About this task: Your answer should be the records below, repeated exactly as they stand.

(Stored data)
## config.mk

```make
export PLATFORM = sky130hd
export DESIGN_NAME = bcd_score_sequencer
export DESIGN_NICKNAME = d
export VERILOG_FILES = /design/src/rtl/bcd_score_sequencer.sv
export SDC_FILE = /design/constraint.sdc
export NUM_CORES = 1
export LEC_CHECK = 0
export ABC_AREA = 1
export BUFFER_PORTS_ARGS = -buffer_cell sky130_fd_sc_hd__buf_2
export CORE_MARGIN = 2
export CORE_UTILIZATION = 25
export CTS_BUF_LIST = sky130_fd_sc_hd__clkbuf_16
export CTS_CLUSTER_DIAMETER = 30
export DETAILED_ROUTE_END_ITERATION = 6
export PLACE_DENSITY_LB_ADDON = 0.25
export SYNTH_ARGS = -nofsm -noshare
export SYNTH_HDL_FRONTEND = slang
export SYNTH_SLANG_ARGS = --single-unit
```

## constraint.sdc

```tcl
create_clock -name clk -period 3.33 [get_ports clk]
set_input_delay 0.4995 -clock clk [delete_from_list [all_inputs] [get_ports clk]]
set_output_delay 0.4995 -clock clk [all_outputs]
set_load 0.05 [all_outputs]
```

Response to the exercise:
## config.mk

```make
export PLATFORM = sky130hd
export DESIGN_NAME = bcd_score_sequencer
export DESIGN_NICKNAME = d
export VERILOG_FILES = /design/src/rtl/bcd_score_sequencer.sv
export SDC_FILE = /design/constraint.sdc
export NUM_CORES = 1
export LEC_CHECK = 0
export ABC_AREA = 1
export BUFFER_PORTS_ARGS = -buffer_cell sky130_fd_sc_hd__buf_2
export CORE_MARGIN = 2
export CORE_UTILIZATION = 25
export CTS_BUF_LIST = sky130_fd_sc_hd__clkbuf_16
export CTS_CLUSTER_DIAMETER = 30
export DETAILED_ROUTE_END_ITERATION = 6
export PLACE_DENSITY_LB_ADDON = 0.25
export SYNTH_ARGS = -nofsm -noshare
export SYNTH_HDL_FRONTEND = slang
export SYNTH_SLANG_ARGS = --single-unit
```

## constraint.sdc

```tcl
create_clock -name clk -period 3.33 [get_ports clk]
set_input_delay 0.4995 -clock clk [delete_from_list [all_inputs] [get_ports clk]]
set_output_delay 0.4995 -clock clk [all_outputs]
set_load 0.05 [all_outputs]
```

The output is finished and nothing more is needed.